Add Maven dependency:

<dependency>
  <groupId>io.prometheus</groupId>
  <artifactId>simpleclient_hotspot</artifactId>
  <version>0.6.0</version>
</dependency>

Initialize exporter in code:

@PostConstruct
public void initJvmExporter() {
    io.prometheus.client.hotspot.DefaultExports.initialize();
}

Configure port and path in application.properties:

management.port=8081
endpoints.prometheus.path=prometheus-metrics

Enable Prometheus endpoint in the main class:

@SpringBootApplication
@EnablePrometheusEndpoint
@EnableSpringBootMetricsCollector
public class PrometheusDemoApplication {
    public static void main(String[] args) {
        SpringApplication.run(PrometheusDemoApplication.class, args);
    }
}

Add service annotations for automatic discovery:

prometheus.io/scrape: 'true'
prometheus.io/path: '/prometheus-metrics'
prometheus.io/port: '8081'

6.4 Third‑Party Interface Monitoring

Monitor response time, availability, and success rate of external APIs using blackbox_exporter. This provides a unified view of internal and external service health and aids rapid root‑cause analysis.

7. Alerting

Define thresholds and severity levels to avoid noise. Prometheus evaluates PromQL expressions periodically and sends alerts to Alertmanager when conditions are met.

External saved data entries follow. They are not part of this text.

What follows belongs to an exercise in optimizing a design on an open flow for small area, a short achievable clock period and few clock cycles per item; a production flow would make more cautious choices. Function was checked by simulation only, so behaviour that the tests miss may differ from the original. The clock cells of runs 3 to 7 come from the design's own scripts or RTL, not from TritonCTS. No driver is modelled on the clock port, so clock power and skew are understated where the tree is cut down; a real chip needs a root buffer or a tree. No activity file was given, so power comes from the tool's default toggle rates.

==> design/flow/design.v <==
module pxit_cksum (
  input             clk,
  input             rst,           
  input             cfg_valid,
  output            cfg_ready,
  input      [31:0] cfg_seeds,
  input             in_valid,
  output            in_ready,
  input       [7:0] in_data,
  output reg        out_valid,
  output     [31:0] out_cksum,     
  output reg        out_ok,
  output     [31:0] poly
);
  localparam PKTSIZE = 337;
  localparam NDATA   = PKTSIZE - 4;    
  function automatic [7:0] xtime(input [7:0] a);
    xtime = {a[6:0], 1'b0} ^ (a[7] ? 8'h87 : 8'h00);
  endfunction
  reg        in_ready_r, cfg_ready_r;
  reg        busy;           
  reg  [2:0] step;           
  reg  [8:0] cnt;            
  reg  [7:0] d_r;            
  reg        v_r;            
  reg        eq_r;           
  reg        c_first;        
  reg        c_ck;           
  reg        g_d;            
  reg        g_w0;           
  assign in_ready  = in_ready_r;
  assign cfg_ready = cfg_ready_r;
  wire take    = in_valid && in_ready_r;
  wire cfg_acc = cfg_valid && cfg_ready_r;
  wire cnt333  = (cnt == NDATA);
  wire cntlast = (cnt == PKTSIZE - 1);
  wire cnt0_n  = v_r ? cntlast : (cnt == 9'd0);    
  wire nx_first = cntlast;
  wire nx_ck    = (cnt >= NDATA - 1) && !cntlast;
  wire cfg_step = busy && step != 3'd0;    
  wire cfg_end  = busy && step == 3'd4;
  wire busy_n   = cfg_acc || (busy && !cfg_end);
  always @(posedge clk) begin
    if (take)
      d_r <= in_data;
    eq_r <= (in_data == d_r);
    if (rst) begin
      in_ready_r  <= 1'b0;
      cfg_ready_r <= 1'b1;
      busy        <= 1'b0;
      step        <= 3'd0;
      cnt         <= 9'd0;
      v_r         <= 1'b0;
      out_valid   <= 1'b0;
    end else begin
      busy        <= busy_n;
      step        <= busy ? step + 3'd1 : 3'd0;
      in_ready_r  <= !cfg_acc && (in_ready_r || cfg_end);
      cfg_ready_r <= !busy_n && !take && cnt0_n;
      if (v_r)
        cnt <= cntlast ? 9'd0 : cnt + 9'd1;
      v_r         <= take;
      out_valid   <= v_r && cntlast;
    end
  end
  always @(posedge clk) begin
    if (rst || (busy && !busy_n)) begin
      c_first <= 1'b1;
      c_ck    <= 1'b0;
      g_d     <= 1'b1;
      g_w0    <= 1'b0;
    end else if (busy_n) begin
      c_first <= 1'b0;
      c_ck    <= 1'b0;
      g_d     <= 1'b0;
      g_w0    <= 1'b1;
    end else if (v_r) begin
      c_first <= nx_first;
      c_ck    <= nx_ck;
      g_d     <= !nx_ck;
      g_w0    <= !(nx_first || nx_ck);
    end
  end
  reg  [7:0] p0, p1, p2, p3;
  reg  [7:0] w0, w1, w2, w3;
  reg        uniform;        
  reg        match;          
  assign poly      = {p3, p2, p1, p0};
  assign out_cksum = {w0, w1, w2, w3};
  wire [7:0] m = (w0 & {8{g_w0}}) ^ (d_r & {8{g_d && v_r}});
  wire [7:0]  mx [0:7];
  wire [63:0] mxc;
  assign mx[0] = m;
  genvar j, k, b;
  generate
    for (j = 1; j < 8; j = j + 1) begin : g_x
      assign mx[j] = xtime(mx[j-1]);
    end
    for (j = 0; j < 8; j = j + 1) begin : g_j
      for (b = 0; b < 8; b = b + 1) begin : g_b
        assign mxc[8*b + j] = mx[j][b];
      end
    end
  endgenerate
  wire [31:0] pk = {p3, p2, p1, p0};
  wire [31:0] mp;
  generate
    for (k = 0; k < 4; k = k + 1) begin : g_k
      for (b = 0; b < 8; b = b + 1) begin : g_b
        pxit_cksum_dot u_dot (.c(pk[8*k +: 8]), .v(mxc[8*b +: 8]), .y(mp[8*k + b]));
      end
    end
  endgenerate
  wire [31:0] seeds = {cfg_seeds[7:0], cfg_seeds[15:8], cfg_seeds[23:16], cfg_seeds[31:24]};
  wire [31:0] feed  = {w1 & {8{!c_first}}, w2 & {8{!c_first}}, w3 & {8{!c_first}},
                       w0 & {8{c_ck}}} | (seeds & {32{cfg_ready_r}});
  wire [31:0] wn   = feed ^ mp;
  wire        eq_w = (d_r == w0);
  always @(posedge clk) begin
    if (busy && step == 3'd0) begin
      p3 <= 8'd0;
      p2 <= 8'd0;
      p1 <= 8'd0;
      p0 <= 8'd1;
    end else if (cfg_step) begin
      p3 <= p2 ^ mp[31:24];
      p2 <= p1 ^ mp[23:16];
      p1 <= p0 ^ mp[15:8];
      p0 <= mp[7:0];
    end
    if (cfg_ready_r || v_r || cfg_step)
      {w0, w1, w2, w3} <= wn;
    if (v_r)
      uniform <= c_first || (uniform && eq_r);
    if (v_r && c_ck)
      match <= (cnt333 || match) && eq_w;
    out_ok <= match && eq_w && !(uniform && eq_r);
  end
endmodule
module pxit_cksum_dot (
  input  [7:0] c,
  input  [7:0] v,
  output       y
);
  assign y = ^(c & v);
endmodule
==> design/flow/flow/run.sh <==
#!/bin/bash
# The standard layout, with the ports buffered by plain buffers instead of the
# delay buffers buffer_ports picks by default, and timing repair asked for
# extra setup margin.
set -euo pipefail
export BUFFER_PORTS_ARGS="-buffer_cell sky130_fd_sc_hd__buf_1"
export SETUP_SLACK_MARGIN=11.0
bash standard.sh finish > standard.log 2>&1
==> design/flow/standard.sh <==
#!/bin/bash
# synth_recipe.tcl (not shown) runs the flow's synth.tcl, then flattens the netlist and writes it again
# the make line also repeats each setting of config.mk as NAME=value (left out here)
make -C /OpenROAD-flow-scripts/flow DESIGN_CONFIG=/design/flow/config.mk WORK_HOME=/design/flow/orfs CLKGATE_MAP_FILE= SYNTH_SCRIPT=/design/flow/synth_recipe.tcl "${@:-finish}"
==> design/flow/config.mk <==
export PLATFORM = sky130hd
export DESIGN_NAME = pxit_cksum
export DESIGN_NICKNAME = pxit_cksum
export VERILOG_FILES = /design/flow/design.v
export SDC_FILE = /design/flow/constraint.sdc
export NUM_CORES = 4
export LEC_CHECK = 0
export CAP_MARGIN = 20
export CORE_MARGIN = 2
export CORE_UTILIZATION = 30
export PLACE_DENSITY = 0.5
export SLEW_MARGIN = 20
export SYNTH_HIERARCHICAL = 1
export SYNTH_MINIMUM_KEEP_SIZE = 0
==> design/flow/constraint.sdc <==
create_clock -name core_clock -period 15.0 [get_ports {clk}]
set_input_delay 3.0000 -clock core_clock [delete_from_list [all_inputs] [get_ports {clk}]]
set_output_delay 3.0000 -clock core_clock [all_outputs]
set_load 0.01 [all_outputs]
==> results of run 1 <==
## modules after synthesis (local to each module, per instance)
module	cells	area, um^2	times used
pxit_cksum	429	4600	1
pxit_cksum_dot	15	91.3	32
## cell usage in the layout (no fill, tap or decap), drive strengths merged, types with 2 or more instances in the layout
cell	n
a22oi	32
a31oi	2
and2	3
buf	181
clkbuf	14
clkinv	2
dfxtp	55
edfxtp	42
ha	5
inv	47
nand2	280
nand2b	4
nand3	11
nand4	7
nor2	20
nor2b	2
nor3	4
nor3b	3
o21ai	9
o22ai	26
xnor2	273
xnor3	3
xor2	53
## per-layer routing
| layer | vias up | routed length, um | global-route usage |
|---|---|---|---|
| li1 | 3273 | - | - |
| met1 | 3135 | 12600 | 0.290 |
| met2 | 237 | 10800 | 0.284 |
| met3 | 18 | 1950 | 0.0424 |
| met4 | 0 | 367 | 0.0483 |
| met5 | - | 0 | 0 |
## sequential cells by signal, indices dropped and copies added, names as in the netlist, 3 cells and up
signal and count:
step 3, w2 8, w1 8, w3 8, p1 8, p3 8
w0 8, p2 8, cnt 9, d_r 8, p0 8
## synthesized netlist by cell type (2+ instances only)
cell type  instances
nand3_1           10
nor3b_1            3
a22oi_1           32
xnor3_2            2
xor2_2             2
o22ai_1           26
a31oi_1            2
nor2_1            20
xnor2_1          272
nand2b_1           4
and2_1             3
nand2_1          280
inv_1             41
ha_1               5
nor2b_1            2
xor2_1            51
edfxtp_1          42
nand4_1            7
dfxtp_1           55
nor3_1             4
clkbuf_1          17
o21ai_0            8
## final cells by class
class                      count  area (um^2)  share of cell area
multi-input combinational    751         4990               0.535
inverter                      42          158              0.0169
clock inverter                 7         70.1             0.00750
sequential                    97         2480               0.266
timing repair buffer         186         1000               0.108
clock buffer                   9          225              0.0241
tap                          324          405              0.0434
## worst paths after layout
| check | from | end | slack [ns] | cells after the start |
|---|---|---|---|---|
| max reg2reg | g_d$_SDFFE_PP1P_ | w0[7]$_DFFE_PP_ | 11.27 | 10 |
| min reg2reg | step[0]$_SDFF_PP0_ | step[0]$_SDFF_PP0_ | 0.46 | 1 |
| max | w2[2]$_DFFE_PP_ | out_cksum[10] | 10.99 | 1 |
| min | step[0]$_SDFF_PP0_ | step[0]$_SDFF_PP0_ | 0.46 | 1 |
## per-stage QoR
stage | instances | hold WS, ns | cell area [um^2] | power [mW]
floorplan | 909 | 0.417 | 7520 | 0.512
global placement | 1338 | 0.434 | 8380 | 0.620
detailed placement | 1338 | 0.446 | 8380 | 0.621
CTS | 1369 | 0.459 | 8980 | 0.873
global route | 1416 | 0.496 | 9340 | 0.921
finish | 1416 | 0.457 | 9340 | 0.881
## kinds of logic after synthesis
| kind of cell | Yosys count | share of synthesized area |
|---|---|---|
| flops | 97 | 0.314 |
| xor+xnor | 329 | 0.392 |
| simple gates | 337 | 0.180 |
| fa+ha+maj | 5 | 0.00832 |
| mux | 1 | 0.00150 |
| buf+inv | 61 | 0.0320 |
| compound gates | 79 | 0.0721 |
## power groups by stage
stage,clock [mW],combinational [mW],sequential (mW)
2_1_floorplan,0,0.160,0.352
3_3_place_gp,0,0.262,0.358
3_5_place_dp,0,0.264,0.357
4_1_cts,0.248,0.288,0.337
5_1_grt,0.258,0.325,0.337
6_report,0.244,0.302,0.334
## timing repair
item	4_1_cts	5_1_grt
endpoints found under the setup margin	87	58
setup buffers	15	47
gates cloned	0	0
gates resized for setup	85	5
pin swaps	0	2
==> impl_results.md, run 1 <==
* Max Cap Viol at 0
* Int Power at 0.537 mW
* Top_reg_cell synth: dfxtp_1
* P&R area growth vs syn at 24.2%
* Setup crit end kind: output port
* Routed vias/inst at 4.71
* DRT antenna net count at 0
* Hold WC Path Type: reg -> reg
* Clock tree root driver cell: clkbuf_16
* Total gr overflow at 0
* Startpoint Class: flip-flop
* Sw Ratio at 0.390
* Switching power at 0.344 mW
* CP cell instances: clkbuf_2
* Netlist Area Pre-Place at 7520 um^2
* Detailed Route WL at 25.7 mm
* Clock transition at path regs at 0.08 ns
* Worst-Skew Late Latency at 0.37 ns
* Mean Syn Cell Area at 8.27 um^2
* Leakage power at 2.94 nW
* Clock Path Buffers at 2
* TritonCTS clock tree: yes
* Final worst-path setup slack at 10.99 ns
* Port buffer count at 111
* CP delay by family, top: flip-flops
* Slowest-stage cell, CP: edfxtp_1
* Core Footprint at 24500 um^2
* Final Slew Violations at 0
* FILL cells at 2533
* Largest net degree at the start of global routing at 39
* Clk sink count at 97
* Final setup fails at 0
* CP peak stage delay at 0.47 ns
* Register share of total power at 0.380
* H-tree depth at 3
* Slew margin rel. at 0.534
* Yosys reg bits at 97
* Starting density of the core at 0.307
* Synth top area share at 0.317
* Data arrival time of the critical path at 1.01 ns
* Unrepaired setup endpoints after global routing: yes
* Worst Tran Pin Value at 0.697 ns
* Async SR Flop Fraction at 0
* Mapped Cells at 909
* Synth area leader: xnor2_1
* Die H at 162 um
* # diodes at 0
* Syn nets at 958
* Vias at 6663
* PD cells at 94.3 nW/um^2
* DIE AREA at 26300 um^2
* Hold buffers post-CTS at 0
* Gr usage total at 0.195
* First-pass GRT wire length at 38.7 mm
* Final nets at 1136
* Yosys warnings at 7
* CP required at 12.00 ns
* Final core utilization at 0.382
* Part of the power in combinational logic at 0.343
* Clock Power Share at 0.277
* Yosys cell types at 43
* Rows at 57
* Tmin final at 4.01 ns
* TritonRoute pass-1 iters at 5
* Number of hold violations in the final report at 0
* Final Cycle Share at 0.267
* DR DRC count at 0
* Kind of critical path: reg -> out
* Antenna violations before repair at 0
* Synth area leaders: xnor2_1 (32%), edfxtp_1 (17%), dfxtp_1 (15%)
* Status: timing/DRC/antenna clean
* Drt wl/cell at 18.2 um
* Number of global-route vias before repair at 6063
* Critical Path Fanout Max at 2
* DP Wirelength at 17.5 mm
* Fin Setup TNS at 0 ns
* # IOs at 112
* Layout cells sized above 1 at 0.147
* Die Width at 162 um
* Pre-CTS WS at 10.31 ns
* CTS buffer count at 9
* First DRT Iteration DRCs at 535
* Peak supply drop at 0.0678 mV
* Routability cong. at 0.801
* FMAX at 249 MHz
* Buf/Inv on CP at 1
* Post-synth EDFFs at 42
* Seq/Total Area, Yosys at 0.314
* Final Skew at 0.00964 ns
Testbench counts, summed over its fixed seeds: cycles 32,360, packets 96.
==> run 2: changes to the inputs <==
--- a/design/flow/flow/run.sh
+++ b/design/flow/flow/run.sh
@@ -5,4 +5,4 @@
 set -euo pipefail
 export BUFFER_PORTS_ARGS="-buffer_cell sky130_fd_sc_hd__buf_1"
-export SETUP_SLACK_MARGIN=11.0
+export SETUP_SLACK_MARGIN=10.6
 bash standard.sh finish > standard.log 2>&1
==> impl_results.md, run 2 <==
* Met2 wire length at 10.1 mm (was 10.8 mm)
* Post-CTS Setup Bufs at 0 (was 15)
* Mapped Cells at 909 (unchanged)
* Layout cells sized above 1 at 0.0456 (was 0.147)
* Yosys warnings at 7 (unchanged)
* Clock transition at path regs at 0.08 ns (about the same)
* Final nets at 1074 (was 1136)
* Clock tree root driver cell: clkbuf_16 (unchanged)
* Largest net degree at the start of global routing at 39 (unchanged)
* Yosys reg bits at 97 (unchanged)
* CP cell instances: buf_1 (was clkbuf_2)
* Gr usage total at 0.190 (was 0.195)
* Status: timing/DRC/antenna clean (unchanged)
* CP peak stage delay at 0.76 ns (was 0.47 ns)
* Final Skew at 0.0110 ns (was 0.00964 ns)
* Worst-Skew Late Latency at 0.37 ns (about the same)
* Final Slew Violations at 0 (unchanged)
* DP Wirelength at 17.5 mm (unchanged)
* Startpoint Class: flip-flop (unchanged)
* DR DRC count at 0 (unchanged)
* CP required at 12.00 ns (about the same)
* DIE AREA at 26300 um^2 (unchanged)
* CP delay by family, top: flip-flops (unchanged)
* TritonRoute pass-1 iters at 5 (unchanged)
* Worst Tran Pin Value at 0.707 ns (was 0.697 ns)
* Buf/Inv on CP at 1 (unchanged)
* Total gr overflow at 0 (unchanged)
* Hold WC Path Type: reg -> reg (unchanged)
* FMAX at 231 MHz (was 249 MHz)
* Fin Setup TNS at 0 ns (unchanged)
* Port buffer count at 111 (unchanged)
* Die Width at 162 um (unchanged)
* Synth area leaders: xnor2_1 (32%), edfxtp_1 (17%), dfxtp_1 (15%) (unchanged)
* TritonCTS clock tree: yes (unchanged)
* Critical Path Fanout Max at 11 (was 2)
* Tmin final at 4.34 ns (was 4.01 ns)
* Number of hold violations in the final report at 0 (unchanged)
* Post-synth EDFFs at 42 (unchanged)
* Post-synth top cells: nand2_1 (280), xnor2_1 (272), dfxtp_1 (55) (unchanged)
* Most frequent cells in the layout: nand2_1 (280), xnor2_1 (272), buf_1 (111), dfxtp_1 (54), xor2_1 (45) (was nand2_1 (280), xnor2_1 (271), buf_1 (91), buf_4 (74), xor2_1 (45))
* Total power at 0.860 mW (was 0.881 mW)
* PD cells at 98.6 nW/um^2 (was 94.3 nW/um^2)
* Final worst-path setup slack at 10.66 ns (was 10.99 ns)
* Clock Path Buffers at 2 (unchanged)
* Syn nets at 958 (unchanged)
* First DRT Iteration DRCs at 538 (was 535)
* Seq/Total Area, Yosys at 0.314 (unchanged)
* Peak supply drop at 0.0666 mV (was 0.0678 mV)
* Mean Syn Cell Area at 8.27 um^2 (unchanged)
* Kind of critical path: reg -> out (unchanged)
* Synth area leader: xnor2_1 (unchanged)
* Final Cycle Share at 0.289 (was 0.267)
* Die H at 162 um (unchanged)
* Commonest non-fill, non-tap cell in the layout: nand2_1 (unchanged)
* # diodes at 0 (unchanged)
* Routability cong. at 0.801 (unchanged)
* Async SR Flop Fraction at 0 (unchanged)
* Slew margin rel. at 0.527 (was 0.534)
* Max reg flops at 9 (unchanged)
* Routed vias/inst at 4.73 (was 4.71)
* Clk sink count at 97 (unchanged)
* Starting density of the core at 0.307 (unchanged)
* CTS buffer count at 9 (unchanged)
* Top reg by flops: cnt (unchanged)
* Antenna violations before repair at 0 (unchanged)
* Top_reg_cell synth: dfxtp_1 (unchanged)
* Drt wl/cell at 18.2 um (about the same)
* Netlist Area Pre-Place at 7520 um^2 (unchanged)
* Count leader, synth: nand2_1 (unchanged)
* Pre-CTS WS at 10.31 ns (unchanged)
* Unrepaired setup endpoints after global routing: no (was yes)
* Leakage power at 2.50 nW (was 2.94 nW)
* # IOs at 112 (unchanged)
* Final setup fails at 0 (unchanged)
* Synth top area share at 0.317 (unchanged)
* Data arrival time of the critical path at 1.34 ns (was 1.01 ns)
* Hold buffers post-CTS at 0 (unchanged)
* Slowest-stage cell, CP: dfxtp_1 (was edfxtp_1)
* Uppermost layer routed: met4 (unchanged)
* Cts repair resizes at 2 (was 85)
* Yosys cell types at 43 (unchanged)
* DRT antenna net count at 0 (unchanged)
* Core Footprint at 24500 um^2 (unchanged)
* First-pass GRT wire length at 38.0 mm (was 38.7 mm)
* Design Area, Final at 8720 um^2 (was 9340 um^2)
* Placed Area at 8380 um^2 (unchanged)
* Setup crit end kind: output port (unchanged)
* Max Cap Viol at 0 (unchanged)
* H-tree depth at 3 (unchanged)
* Met3 routed wirelength at 1.83 mm (was 1.95 mm)
* DRT met1 WL at 12.2 mm (was 12.6 mm)
* Number of global-route vias before repair at 5995 (was 6063)
* Vias at 6405 (was 6663)
* Rows at 57 (unchanged)
* P&R area growth vs syn at 16.0% (was 24.2%)
* Detailed Route WL at 24.6 mm (was 25.7 mm)
==> run 2: cell counts after synthesis <==
Identical to the previous run, type by type.
==> run 2: final timing paths <==
check | start | endpoint | slack, ns | cells after the start
hold reg to reg | step[0]$_SDFF_PP0_ | step[0]$_SDFF_PP0_ | 0.46 | 1
setup / recovery | p1[2]$_SDFFE_PP0P_ | poly[10] | 10.66 | 1
hold / removal | step[0]$_SDFF_PP0_ | step[0]$_SDFF_PP0_ | 0.46 | 1
setup reg to reg | v_r$_SDFF_PP0_ | w0[7]$_DFFE_PP_ | 10.90 | 10
==> run 2: area by class of cell <==
cell class | count | area (um^2)
Multi-Input combinational cell | 751 | 4990
Inverter | 42 | 158
Sequential cell | 97 | 2360
Clock buffer | 9 | 225
Fill cell | 2574 | 15700
Clock inverter | 7 | 70.1
Timing Repair Buffer | 124 | 514
Tap cell | 324 | 405
==> run 2: per-layer routing <==
| layer | vias up | global-route usage |
|---|---|---|
| met5 | - | 0 |
| met1 | 3012 | 0.285 |
| met3 | 21 | 0.0383 |
| li1 | 3146 | - |
| met2 | 226 | 0.275 |
| met4 | 0 | 0.0535 |
==> run 2: through the flow <==
stage	util	cells	hold slack [ns]
global route	0.357	1354	0.496
floorplan	-	909	0.417
global placement	0.343	1338	0.434
CTS	0.355	1354	0.459
finish	0.357	1354	0.457
detailed placement	0.343	1338	0.446
==> run 2: power by group <==
group	internal [mW]	switching, mW	leakage [nW]
Combinational	0.0947	0.172	1.49
Sequential	0.312	0.0394	0.864
Clock	0.118	0.124	0.147
==> run 2: logic make-up after synthesis <==
| group | share of synthesized area |
|---|---|
| mux | 0.00150 |
| compound gates | 0.0721 |
| xor+xnor | 0.392 |
| buf+inv | 0.0320 |
| simple gates | 0.180 |
| fa+ha+maj | 0.00832 |
| flops | 0.314 |
==> run 2: per-module statistics from Yosys (local to each module, per instance) <==
module,copies in the design,cells inside,flip-flops and latches,cell area [um^2]
pxit_cksum,1,429,97,4600
pxit_cksum_dot,32,15,0,91.3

Alertmanager groups, silences, and routes alerts to various receivers (email, DingTalk, WeChat, webhook) based on severity.

8. Incident Handling Process

After an alert fires, a predefined on‑call workflow ensures timely response.

8.1 Fault Severity Classification

Level 1 – Critical: business impact > 1 hour, recovery > 24 hours.

Level 2 – Major: business impact > 1 hour, recovery within 24 hours.

Level 3 – Minor: performance degradation, recovery within 12 hours.

Level 4 – Warning: non‑critical issues, can be handled without affecting overall operation.

8.2 Fault Handling Procedure

Fault discovery : record time, reporter, and initial assessment.

Fault analysis : check recent changes, determine impact scope, locate root cause, and assign severity.

Fault escalation : follow escalation matrix based on severity (see attached table).

Resolution : apply remediation, verify recovery, and close the incident.

Images illustrating the escalation matrix and process flow are included in the original article.